▶ _INSTRUCTIONS TO FOLLOW_
Using the entries below, output each line exactly from the first through the one that contains "parameter logic [7:0]".

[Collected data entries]
▼▼▼
--- src/rtl/multi_lane_deskew.sv ---
// multi_lane_deskew
//   Bonds LANES byte lanes by locating an alignment marker (ALIGN_K with
//   k_en=1) on every lane, then replaying each lane from its own circular
//   skew buffer so that the markers leave the block in the same cycle.
//
// Ports
//   i_clk_120        sole clock, rising edge
//   i_clk_120_rst    synchronous active-high reset
//   i_lane_cal_done  per-lane calibration done; any 0 forces WAIT_CAL
//   i_lane_k_en      per-lane K flag
//   i_lane_byte      per-lane byte, lane n at [8n+7:8n]
//   i_align_start    single-cycle start/restart request
//   o_k_en, o_byte   deskewed lane data (zero when o_valid is 0)
//   o_valid          output word carries aligned data
//   o_aligned        state is ALIGNED
//   o_align_fail     state is FAIL
//   o_skew_mon       cycles between first and last lane marker
//   o_realign_cnt    alignment losses while ALIGNED, saturating at 255
module multi_lane_deskew #(
    parameter int         LANES    = 4,
    parameter int         DEPTH    = 8,
    parameter logic [7:0] ALIGN_K  = 8'hBC,
    parameter int         MAX_SKEW = DEPTH - 2
) (
    input  logic                     i_clk_120,
    input  logic                     i_clk_120_rst,
    input  logic [LANES-1:0]         i_lane_cal_done,
    input  logic [LANES-1:0]         i_lane_k_en,
    input  logic [8*LANES-1:0]       i_lane_byte,
    input  logic                     i_align_start,
    output logic [LANES-1:0]         o_k_en,
    output logic [8*LANES-1:0]       o_byte,
    output logic                     o_valid,
    output logic                     o_aligned,
    output logic                     o_align_fail,
    output logic [$clog2(DEPTH)-1:0] o_skew_mon,
    output logic [7:0]               o_realign_cnt
);

    localparam int            AW       = $clog2(DEPTH);
    localparam logic [AW-1:0] SKEW_LIM = AW'(MAX_SKEW + 1);

    typedef enum logic [2:0] {IDLE, WAIT_CAL, SEARCH, ALIGNED, FAIL} state_t;

    state_t           state_q, state_d;
    logic [8:0]       mem [LANES][DEPTH];
    logic [AW-1:0]    wr_ptr;
    logic [AW-1:0]    rd_ptr [LANES];
    logic [AW-1:0]    mark [LANES];
    logic [LANES-1:0] flags_q;
    logic [AW-1:0]    timer_q;

    logic [LANES-1:0] in_hit, new_hit, out_hit, flags_nxt;
    logic [AW-1:0]    cur_time;
    logic             all_cal, lose_align, valid_p1;

    function automatic logic [7:0] sat_inc(input logic [7:0] v);
        return (v == 8'hFF) ? v : v + 8'd1;
    endfunction

    always_comb begin
        in_hit  = '0;
        out_hit = '0;
        for (int n = 0; n < LANES; n++) begin
            in_hit[n]  = i_lane_k_en[n] && (i_lane_byte[8*n +: 8] == ALIGN_K);
            out_hit[n] = o_k_en[n] && (o_byte[8*n +: 8] == ALIGN_K);
        end
    end

    assign all_cal    = &i_lane_cal_done;
    assign new_hit    = in_hit & ~flags_q;
    assign flags_nxt  = flags_q | new_hit;
    // The cycle the first marker lands counts as time 0; timer_q already
    // holds the value for the current cycle once some flag is set.
    assign cur_time   = (flags_q == '0) ? '0 : timer_q;
    // Some lanes show the marker and others do not: the bond has slipped.
    assign lose_align = o_valid && (|out_hit) && !(&out_hit);
    assign valid_p1   = (state_q == ALIGNED) && (state_d == ALIGNED);

    always_comb begin
        state_d = state_q;
        case (state_q)
            IDLE:     if (i_align_start) state_d = WAIT_CAL;
            WAIT_CAL: if (all_cal) state_d = SEARCH;
            SEARCH: begin
                if (!all_cal || i_align_start) state_d = WAIT_CAL;
                else if (cur_time >= SKEW_LIM) state_d = FAIL;
                else if (&flags_nxt)           state_d = ALIGNED;
            end
            ALIGNED: begin
                if (!all_cal || i_align_start) state_d = WAIT_CAL;
                else if (lose_align)           state_d = SEARCH;
            end
            FAIL:     if (i_align_start) state_d = WAIT_CAL;
            default:  state_d = IDLE;
        endcase
    end

    // ---- stage p0: skew buffer write (data only, never reset) ----
    always_ff @(posedge i_clk_120) begin
        if (!i_clk_120_rst) begin
            for (int n = 0; n < LANES; n++)
                mem[n][wr_ptr] <= {i_lane_k_en[n], i_lane_byte[8*n +: 8]};
        end
    end

    // ---- stage p1: control state and registered deskewed read ----
    always_ff @(posedge i_clk_120) begin
        if (i_clk_120_rst) begin
            state_q       <= IDLE;
            wr_ptr        <= '0;
            flags_q       <= '0;
            timer_q       <= '0;
            o_valid       <= 1'b0;
            o_k_en        <= '0;
            o_byte        <= '0;
            o_skew_mon    <= '0;
            o_realign_cnt <= '0;
            for (int n = 0; n < LANES; n++) begin
                rd_ptr[n] <= '0;
                mark[n]   <= '0;
            end
        end else begin
            state_q <= state_d;
            wr_ptr  <= wr_ptr + 1'b1;

            if (state_q != SEARCH && state_d == SEARCH) begin
                flags_q <= '0;
                timer_q <= '0;
            end else if (state_q == SEARCH) begin
                flags_q <= flags_nxt;
                if (flags_nxt != '0) timer_q <= cur_time + 1'b1;
                for (int n = 0; n < LANES; n++)
                    if (new_hit[n]) mark[n] <= wr_ptr;
            end

            if (state_q == SEARCH && state_d == ALIGNED) begin
                o_skew_mon <= cur_time;
                // Lanes whose marker arrives this cycle have no stored mark yet.
                for (int n = 0; n < LANES; n++)
                    rd_ptr[n] <= new_hit[n] ? wr_ptr : mark[n];
            end else if (state_q == ALIGNED) begin
                for (int n = 0; n < LANES; n++)
                    rd_ptr[n] <= rd_ptr[n] + 1'b1;
            end

            if (state_q == ALIGNED && state_d == SEARCH)
                o_realign_cnt <= sat_inc(o_realign_cnt);

            o_valid <= valid_p1;
            for (int n = 0; n < LANES; n++) begin
                o_k_en[n]        <= valid_p1 ? mem[n][rd_ptr[n]][8]   : 1'b0;
                o_byte[8*n +: 8] <= valid_p1 ? mem[n][rd_ptr[n]][7:0] : 8'h00;
            end
        end
    end

    assign o_aligned    = (state_q == ALIGNED);
    assign o_align_fail = (state_q == FAIL);

endmodule
--- src/rtl/map_pkg.sv ---
// Shared constants, tile-code type and clear-sequencer states
// for the tile-map RAM arbiter.
package map_pkg;

  localparam int MAP_COLS  = 20;
  localparam int MAP_ROWS  = 15;
  localparam int MAP_CELLS = MAP_COLS * MAP_ROWS;
  localparam int ADDR_W    = 9;
  localparam int DATA_W    = 4;

  typedef logic [DATA_W-1:0] tile_t;

  localparam tile_t TILE_EMPTY = '0;

  typedef enum logic [1:0] {
    IDLE,
    PENDING,
    CLEAR
  } clr_state_t;

endpackage

--- src/rtl/map_clear_counter.sv ---
// Clear address counter: advances on en, wraps to 0 after LIMIT-1.
// Ports: clk, reset (sync, high), en, count (current address), last (terminal-count pulse).
module map_clear_counter #(
  parameter int W     = 9,
  parameter int LIMIT = 300
) (
  input  logic         clk,
  input  logic         reset,
  input  logic         en,
  output logic [W-1:0] count,
  output logic         last
);

  localparam logic [W-1:0] FINAL = W'(LIMIT - 1);

  assign last = en & (count == FINAL);

  always_ff @(posedge clk) begin
    if (reset) begin
      count <= '0;
    end else if (en) begin
      count <= last ? '0 : count + 1'b1;
    end
  end

endmodule

--- src/rtl/map_ram_arbiter.sv ---
// Single-port tile-map RAM arbiter: renderer > map clear > game logic.
// Ports: CLOCK_50/reset; vblank; renderer rd_*; game logic gl_*;
//   clear_start/busy/done; frame_done; RAM side ram_*.
module map_ram_arbiter #(
  parameter int ADDR_W    = map_pkg::ADDR_W,
  parameter int DATA_W    = map_pkg::DATA_W,
  parameter int MAP_CELLS = map_pkg::MAP_CELLS
) (
  input  logic              CLOCK_50,
  input  logic              reset,
  input  logic              vblank,
  input  logic              rd_req,
  input  logic [ADDR_W-1:0] rd_addr,
  output logic              rd_valid,
  output logic [DATA_W-1:0] rd_data,
  input  logic              gl_req,
  input  logic              gl_we,
  input  logic [ADDR_W-1:0] gl_addr,
  input  logic [DATA_W-1:0] gl_wdata,
  output logic              gl_grant,
  output logic              gl_rvalid,
  output logic [DATA_W-1:0] gl_rdata,
  input  logic              clear_start,
  output logic              clear_busy,
  output logic              clear_done,
  output logic              frame_done,
  output logic [ADDR_W-1:0] ram_addr,
  output logic              ram_we,
  output logic [DATA_W-1:0] ram_wdata,
  input  logic [DATA_W-1:0] ram_rdata
);

  import map_pkg::*;

  // One spare bit so the bound still compares correctly at 2**ADDR_W.
  localparam logic [ADDR_W:0] CELLS = (ADDR_W+1)'(MAP_CELLS);

  clr_state_t state;
  clr_state_t state_nxt;

  logic              vblank_d;
  logic              rd_hit;
  logic              gl_hit;
  logic              rd_in_map;
  logic              gl_in_map;
  logic              clr_wr;
  logic              clr_last;
  logic [ADDR_W-1:0] clr_addr;

  assign rd_in_map = {1'b0, rd_addr} < CELLS;
  assign gl_in_map = {1'b0, gl_addr} < CELLS;

  // Clear and game logic only ever use vblank cycles the renderer skips.
  assign clr_wr   = (state == CLEAR) & vblank & ~rd_req;
  assign gl_grant = gl_req & vblank & ~rd_req & (state != CLEAR);

  assign clear_busy = (state == PENDING) | (state == CLEAR);

  map_clear_counter #(
    .W     (ADDR_W),
    .LIMIT (MAP_CELLS)
  ) u_clr_cnt (
    .clk   (CLOCK_50),
    .reset (reset),
    .en    (clr_wr),
    .count (clr_addr),
    .last  (clr_last)
  );

  always_comb begin
    state_nxt = state;
    unique case (state)
      IDLE:    if (clear_start) state_nxt = PENDING;
      PENDING: if (vblank) state_nxt = CLEAR;
      CLEAR:   if (clr_last) state_nxt = IDLE;
      default: state_nxt = IDLE;
    endcase
  end

  // The three sources are mutually exclusive by construction.
  always_comb begin
    ram_addr  = '0;
    ram_we    = 1'b0;
    ram_wdata = '0;
    unique case (1'b1)
      rd_req: begin
        ram_addr = rd_addr;
      end
      clr_wr: begin
        ram_addr  = clr_addr;
        ram_we    = 1'b1;
        ram_wdata = DATA_W'(TILE_EMPTY);
      end
      gl_grant: begin
        ram_addr  = gl_addr;
        ram_we    = gl_we & gl_in_map;
        ram_wdata = gl_wdata;
      end
      default: begin
      end
    endcase
  end

  always_ff @(posedge CLOCK_50) begin
    if (reset) begin
      state      <= IDLE;
      vblank_d   <= 1'b0;
      frame_done <= 1'b0;
      clear_done <= 1'b0;
      rd_valid   <= 1'b0;
      rd_hit     <= 1'b0;
      gl_rvalid  <= 1'b0;
      gl_hit     <= 1'b0;
    end else begin
      state      <= state_nxt;
      vblank_d   <= vblank;
      frame_done <= vblank & ~vblank_d;
      clear_done <= clr_last;
      rd_valid   <= rd_req;
      rd_hit     <= rd_req & rd_in_map;
      gl_rvalid  <= gl_grant & ~gl_we;
      gl_hit     <= gl_grant & ~gl_we & gl_in_map;
    end
  end

  // RAM data arrives the cycle after the address; out-of-map reads give 0.
  assign rd_data  = rd_hit ? ram_rdata : '0;
  assign gl_rdata = gl_hit ? ram_rdata : '0;

endmodule

--- config.mk ---
export PLATFORM = sky130hd
export DESIGN_NAME = map_ram_arbiter
export DESIGN_NICKNAME = d
export VERILOG_FILES = /design/src/rtl/map_pkg.sv /design/src/rtl/map_clear_counter.sv /design/src/rtl/map_ram_arbiter.sv
export SDC_FILE = /design/constraint.sdc
export NUM_CORES = 1
export LEC_CHECK = 0
export ABC_AREA = 1
export CORE_MARGIN = 4
export CORE_UTILIZATION = 39
export CTS_CLUSTER_SIZE = 16
export DETAILED_ROUTE_END_ITERATION = 8
export PLACE_DENSITY_LB_ADDON = 0.25
export SETUP_SLACK_MARGIN = 0.02
export SLEW_MARGIN = 0
export SYNTH_ARGS = -nofsm -noshare
export SYNTH_HDL_FRONTEND = slang
export SYNTH_SLANG_ARGS = --single-unit
--- constraint.sdc ---
create_clock -name CLOCK_50 -period 1.5 [get_ports CLOCK_50]
set_input_delay 0.225 -clock CLOCK_50 [delete_from_list [all_inputs] [get_ports CLOCK_50]]
set_output_delay 0.225 -clock CLOCK_50 [all_outputs]
set_load 0.02 [all_outputs]
==> impl_results.md <==
- Gr ovfl total: 0
- Seq cells post-synth: 18
- RSZ-0062 raised after global routing: true
- Pins over their slew limit: 0
- Status: finished with violations
- Slew margin rel.: 82.7%
- IO Port Bufs: 60
- Crit. End Element: output pin
- Final antenna-violating net count: 0
- Die W: 62.7 µm
- Layout cells sized above 1: 40.8%
- Clk Latency, worst-skew pair: 0.30 ns
- Clk sinks: 18
- First-pass iteration count of the detailed router: 4
- Worst Path Max Fanout: 5
- Htree depth: 1
- Vias in the first global route: 1572
- Largest stage delay, worst path: ~0.35 ns
- Root buf cell: clkbuf_4
- HP Class: reg -> reg
- Worst-path clk slew: 0.11 ns
- DR vias/cell: 5.02
- # IOs: 61
- Synth Instances: around 180
- Post-Syn Area: 1160 µm²
- Hold Vio Cnt, Final: 0
- Clock buffer count from CTS: 3
- Sequential cell area: 362 µm²
- Per-cell routed wire length: 15.0 µm
- Core area: 2810 µm²
- Failing checks: setup timing
- Nets: between 300 and 400
- Net Count, Synth: 213
- Leakage: roughly 1.2 nW
- Critical path, cell by cell: inv_2 -> ha_4 -> nor2_4 -> nand3_4 -> clkinv_4 -> nand2_2 -> o21ai_4 -> buf_6
- Hold Path Depth: 1
- Cells after DPL: around 290
- Hold Buf Count CTS: 0
- R2R depth: 11
- Final WS setup: -0.260 ns
- Period minus WS final: roughly 1.8 ns
- Fillers: 169
- Area of the multi-input gates: 825 µm²
- Worst-Margin Slew: about 0.26 ns
- CTS tree: built
- Worst clock skew: 0.00289 ns
- Critical-path top delay cell: dfxtp_2
- Clk buf depth: 2
- Largest net degree at the start of global routing: 10
- Final period utilization: 117%
- Initial antenna violation count: 0
- Cell Rows: 19
- Area growth syn-to-layout: 99.2%
- Ant diodes: 0
- WL final: 4630 µm
- VDD IR max: 0.842 mV
- Post-route DRC: 0
- Worst Setup Start Kind: register
- Die ar.: slightly below 4000 µm²
- Gr usage total: between 20% and 30%
- Final cell count without fillers: 308
- Total number of vias: roughly 1500
- First-pass GRT wire length: ~7100 µm
- Dpl cell area: 2040 µm²
- # setup viols final: 18
- Crit path arrival time: 1.54 ns
- Yosys Warn Count: 0
- Pwr dens: between 700 and 800 nW/µm²
- Register area share after synthesis: 30.9%
- Worst setup path category: reg -> out
- Hpwl dp: slightly above 3000 µm
- Fmax: 0.568 GHz
- Synth cell types: 28
- MaxCap Viol Count: 0
- Initial drt markers: between 50 and 60
- Design area: 2320 µm²
- Vert. Die Dim: 62.7 µm
- Routability cong.: 0.867
- Initial Util: between 40% and 50%
- Required time worst endpoint: approximately 1.3 ns
- Syn avg cell area: 6.62 µm²
-- cells in the final DEF, fill, tap and decap left out, types with 7 or more instances in the layout --
master,n
nand2_2,8
dlygate4sd2_1,8
nor2_4,9
nor2_1,12
nand2_1,33
a21oi_1,7
inv_1,36
clkdlybuf4s50_1,32
buf_4,42
dfxtp_1,17
buf_6,13
-- through the flow --
| step | setup WS [ns] | setup TNS (ns) | power, mW | hold WS [ns] | utilization, % |
|---|---|---|---|---|---|
| global placement | -0.612 | -12.12 | 1.33 | 0.386 | 72.8 |
| global route | -0.354 | -5.53 | 1.88 | 0.424 | 82.7 |
| finish | -0.260 | -3.56 | 1.77 | 0.402 | 82.7 |
| CTS | -0.259 | -3.51 | 1.67 | 0.406 | 78.8 |
| detailed placement | -0.636 | -12.94 | 1.34 | 0.387 | 72.8 |
| floorplan | 0.0281 | 0 | 0.958 | 0.302 | - |
-- power breakdown --
group	leakage, nW	internal [mW]	switching, mW	total [mW]
Clock	0.0138	0.0935	0.160	0.254
Combinational	1.02	0.478	0.499	0.977
Sequential	0.147	0.516	0.0257	0.542
-- final cells by class --
class | count | share of cell area, %
repair buffers | 99 | 38.9
multi-input cells | 114 | 35.5
flip-flops and latches | 18 | 15.6
inverters | 42 | 7.12
well taps | 31 | 1.67
clock buffers | 3 | 0.970
repair inverters | 1 | 0.270
-- registers in the layout, summed over array words and instances (netlist names) --
signal,count
clear_done,1
gl_rvalid,1
state,2
frame_done,1
vblank_d,1
u_clr_cnt.count,9
gl_hit,1
rd_valid,1
rd_hit,1
-- path summary, 6_finish.rpt --
check,startpoint,slack (ns),to
setup / recovery,state[0],-0.26,ram_we
setup reg to reg,state[0],-0.04,state[1]
hold reg to reg,vblank_d,0.40,frame_done
hold / removal,vblank_d,0.40,frame_done
-- cells in the mapped netlist (all sizes together) --
library cell  instances  share of area, %
o21ai                 3               1.3
o22ai                 1              0.54
a21o                  1              0.64
nor2                 26                11
o211ai                2               1.3
a21boi                1              0.64
ha                    4               4.3
o221ai                6               4.5
nor3                  7               4.3
inv                  42                14
dfxtp                18                31
nor3b                 1               1.1
nand2                44                15
a21oi                 8               3.8
clkbuf                1              0.32
buf                   1              0.64
nand3                10               5.8
-- cells by family (layout without fill, tap and decap cells) --
group	count (synthesis)	in the layout	synth area share, %
fa+ha+maj	4	4	4.30
compound gates	22	22	12.7
buf+inv	44	145	14.7
simple gates	88	88	37.4
flops	18	18	30.9
-- critical path: cells and delay by family, from the launching register on --
kind                       cells  cell delay (ns)
DFF                            1             0.35
AOI/OAI and AO/OA              1             0.13
adders and majority gates      1             0.18
and+or+nand+nor                3             0.29
buffers and inverters          3             0.29
-- what timing repair did --
action                                  4_1_cts  5_1_grt
pin swaps                                     7        6
buffers inserted                              8        6
resized for setup                           125       23
gates cloned                                  1        0
endpoints found under the setup margin       28       27
-- layer usage --
| metal | routed length, µm | vias to the layer above | track usage, % |
|---|---|---|---|
| li1 | - | 748 | - |
| met1 | 1730 | 721 | 24.2 |
| met2 | 2450 | 61 | 42.1 |
| met3 | 311 | 16 | 4.86 |
| met4 | 147 | 0 | 11.8 |
| met5 | 0 | - | 0 |
Note: power is estimated with default switching activity, not from simulation.
==> config.mk <==
export PLATFORM = sky130hd
export DESIGN_NAME = freeahb_req_arbiter
export DESIGN_NICKNAME = d
export VERILOG_FILES = /design/src/rtl/freeahb_arb_pkg.sv /design/src/rtl/rr_pick2.sv /design/src/rtl/freeahb_req_arbiter.sv
export SDC_FILE = /design/constraint.sdc
export NUM_CORES = 1
export LEC_CHECK = 0
export ABC_AREA = 1
export CAP_MARGIN = 10
export CELL_PAD_IN_SITES_DETAIL_PLACEMENT = 0
export CELL_PAD_IN_SITES_GLOBAL_PLACEMENT = 1
export CORE_AREA = 2 2 134 201
export DETAILED_ROUTE_END_ITERATION = 16
export DIE_AREA = 0 0 136 203
export GPL_TIMING_DRIVEN = 0
export PLACE_DENSITY = 0.78
export SYNTH_ARGS = -nofsm -noshare
export SYNTH_HDL_FRONTEND = slang
export SYNTH_HIERARCHICAL = 1
export SYNTH_SLANG_ARGS = --single-unit
==> constraint.sdc <==
create_clock -name HCLK -period 2.2 [get_ports HCLK]
set_clock_uncertainty 0.15 [all_clocks]
set_input_delay 0.44 -clock HCLK [delete_from_list [all_inputs] [get_ports HCLK]]
set_output_delay 0.44 -clock HCLK [all_outputs]
set_load 0.005 [all_outputs]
▲▲▲
▶ _OUTPUT OF THE TASK_
--- src/rtl/multi_lane_deskew.sv ---
// multi_lane_deskew
//   Bonds LANES byte lanes by locating an alignment marker (ALIGN_K with
//   k_en=1) on every lane, then replaying each lane from its own circular
//   skew buffer so that the markers leave the block in the same cycle.
//
// Ports
//   i_clk_120        sole clock, rising edge
//   i_clk_120_rst    synchronous active-high reset
//   i_lane_cal_done  per-lane calibration done; any 0 forces WAIT_CAL
//   i_lane_k_en      per-lane K flag
//   i_lane_byte      per-lane byte, lane n at [8n+7:8n]
//   i_align_start    single-cycle start/restart request
//   o_k_en, o_byte   deskewed lane data (zero when o_valid is 0)
//   o_valid          output word carries aligned data
//   o_aligned        state is ALIGNED
//   o_align_fail     state is FAIL
//   o_skew_mon       cycles between first and last lane marker
//   o_realign_cnt    alignment losses while ALIGNED, saturating at 255
module multi_lane_deskew #(
    parameter int         LANES    = 4,
    parameter int         DEPTH    = 8,
    parameter logic [7:0] ALIGN_K  = 8'hBC,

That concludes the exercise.